Dans la mesure où les documents sont produits dans une langue autre que l’anglais, Pharmascience s’attend à ce qu’une traduction en anglais en soit également produite. Pharmascience s’attend aussi à recevoir rapidement la traduction anglaise des documents traduits après l’échange de l’affidavit de documents, conformément à l’article 226 des Règles des Cours fédérales.

[23]  À mon avis, cette déclaration ne prête pas à conséquence. Si un document énuméré dans l’affidavit de documents était traduit, cette traduction constituerait elle‑même un document pertinent et devrait être produite. Toute traduction éventuellement effectuée après l’échange de l’affidavit de documents devra être produite au titre de l’article 226 des Règles des Cours fédérales et de l’obligation de communication continue. Ces obligations existent et ne dépendent pas de la terminologie employée dans le plan de communication de Pharmascience.

[24]  De même, il est tout aussi évident que les documents devant être déposés dans le cadre d’une instance doivent être rédigés dans l’une des deux langues officielles de la Cour – l’anglais ou le français – ou être accompagnés d’une traduction en anglais ou en français et d’un affidavit attestant la fidélité de la traduction (paragraphe 68(1) des Règles des Cours fédérales).

[25]  Cependant, la question critique soulevée par la requête de Pharmascience est de savoir si une partie devrait être tenue de traduire un document étranger à l’étape de la communication préalable lorsque la traduction est autrement inexistante et que la production du document en question à titre d’élément de preuve au procès pourrait ne pas être prévue.

[26]  À mon avis, cette obligation proposée n’est appuyée ni par les Règles des Cours fédérales, ni par la jurisprudence pertinente, ni par les principes de proportionnalité en l’espèce.

[27]  Aux termes de l’article 223 des Règles des Cours fédérales, les parties doivent uniquement établir la liste des documents qui sont ou qui étaient en leur possession, sous leur autorité ou sous leur garde et des documents dont elles croient qu’ils se trouvent en la possession, sous l’autorité ou sous la garde d’un tiers. Les Règles n’imposent pas de créer des documents pour remplir les exigences en matière de communication préalable.

[28]  Comme l’a déclaré la Cour dans la décision Eli Lilly Canada Inc. c Sandoz Canada Inc. 2009 CF 345, au para 15 (Eli Lilly) :

Les demanderesses ne sont pas en droit d’exiger que Sandoz fournisse des traductions de ses documents rédigés dans une langue étrangère.
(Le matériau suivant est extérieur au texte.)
==> src/rtl/word_uart_tx.sv <==
// 32-bit word to 8N1 UART serializer: four bytes MSB-byte first, bits LSB first,
// with back-to-back bytes and a one-cycle word_done pulse after the last stop bit.
module word_uart_tx #(
  parameter int CLKS_PER_BIT = 16
) (
  input  logic        clk,
  input  logic        rst,
  input  logic [31:0] in_data,
  input  logic        in_valid,
  output logic        in_ready,
  output logic        tx,
  output logic        busy,
  output logic        word_done
);

  localparam int CNT_W = (CLKS_PER_BIT > 1) ? $clog2(CLKS_PER_BIT) : 1;
  localparam logic [CNT_W-1:0] BAUD_LAST = CNT_W'(CLKS_PER_BIT - 1);

  typedef enum logic [1:0] {IDLE, START, DATA, STOP} state_t;

  state_t            state, state_nxt;
  logic [CNT_W-1:0]  baud_cnt, baud_nxt;
  logic [2:0]        bit_cnt, bit_nxt;
  logic [1:0]        byte_cnt, byte_nxt;
  logic [31:0]       shreg, shreg_nxt;
  logic [7:0]        byte_cur;
  logic              done_nxt;
  logic              bit_end;

  assign in_ready = (state == IDLE);
  assign busy     = ~in_ready;
  assign bit_end  = (baud_cnt == BAUD_LAST);
  assign byte_cur = shreg[31:24];

  always_ff @(posedge clk) begin
    if (rst) begin
      state     <= IDLE;
      baud_cnt  <= '0;
      bit_cnt   <= '0;
      byte_cnt  <= '0;
      shreg     <= '0;
      word_done <= 1'b0;
    end else begin
      state     <= state_nxt;
      baud_cnt  <= baud_nxt;
      bit_cnt   <= bit_nxt;
      byte_cnt  <= byte_nxt;
      shreg     <= shreg_nxt;
      word_done <= done_nxt;
    end
  end

  always_comb begin
    state_nxt = state;
    baud_nxt  = baud_cnt;
    bit_nxt   = bit_cnt;
    byte_nxt  = byte_cnt;
    shreg_nxt = shreg;
    done_nxt  = 1'b0;
    tx        = 1'b1;

    // Baud counter runs in every non-idle state and reloads at each bit boundary.
    if (state != IDLE)
      baud_nxt = bit_end ? '0 : baud_cnt + CNT_W'(1);

    case (state)
      IDLE: begin
        if (in_valid && in_ready) begin
          state_nxt = START;
          shreg_nxt = in_data;
          baud_nxt  = '0;
          bit_nxt   = '0;
          byte_nxt  = '0;
        end
      end
      START: begin
        tx = 1'b0;
        if (bit_end) state_nxt = DATA;
      end
      DATA: begin
        tx = byte_cur[bit_cnt];
        if (bit_end) begin
          bit_nxt = bit_cnt + 3'd1;
          if (bit_cnt == 3'd7) state_nxt = STOP;
        end
      end
      STOP: begin
        tx = 1'b1;
        if (bit_end) begin
          byte_nxt  = byte_cnt + 2'd1;
          shreg_nxt = shreg << 8;
          if (byte_cnt == 2'd3) begin
            state_nxt = IDLE;
            done_nxt  = 1'b1;
          end else begin
            state_nxt = START;
          end
        end
      end
      default: state_nxt = IDLE;
    endcase
  end

endmodule

==> config.mk <==
export PLATFORM = sky130hd
export DESIGN_NAME = word_uart_tx
export DESIGN_NICKNAME = d
export VERILOG_FILES = /design/src/rtl/word_uart_tx.sv
export SDC_FILE = /design/constraint.sdc
export NUM_CORES = 1
export LEC_CHECK = 0
export CAP_MARGIN = 20
export CORE_ASPECT_RATIO = 1.75
export CORE_MARGIN = 5
export CORE_UTILIZATION = 56
export DETAILED_ROUTE_END_ITERATION = 8
export DONT_BUFFER_PORTS = 1
export GPL_TIMING_DRIVEN = 1
export PLACE_DENSITY = 0.76
export SLEW_MARGIN = 10
export SYNTH_ARGS = -nofsm -noshare
export SYNTH_HDL_FRONTEND = slang
export SYNTH_SLANG_ARGS = --single-unit
export TNS_END_PERCENT = 30
==> constraint.sdc <==
create_clock -name clk -period 1.55 [get_ports clk]
set_input_delay 0.2325 -clock clk [delete_from_list [all_inputs] [get_ports clk]]
set_output_delay 0.2325 -clock clk [all_outputs]
set_load 0.05 [all_outputs]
Dans la mesure où une traduction existe, il est probable que cette traduction constitue un document pertinent à divulguer. Toutefois, si aucune traduction n’existe, la partie qui produit l’information n’est pas tenue d’en créer une, à moins qu’elle soumette les documents comme éléments de preuve dans le cadre de la procédure.

[29]  Il s’agit de la seule décision de la Cour fédérale citée par l’une ou l’autre des parties sur cette question.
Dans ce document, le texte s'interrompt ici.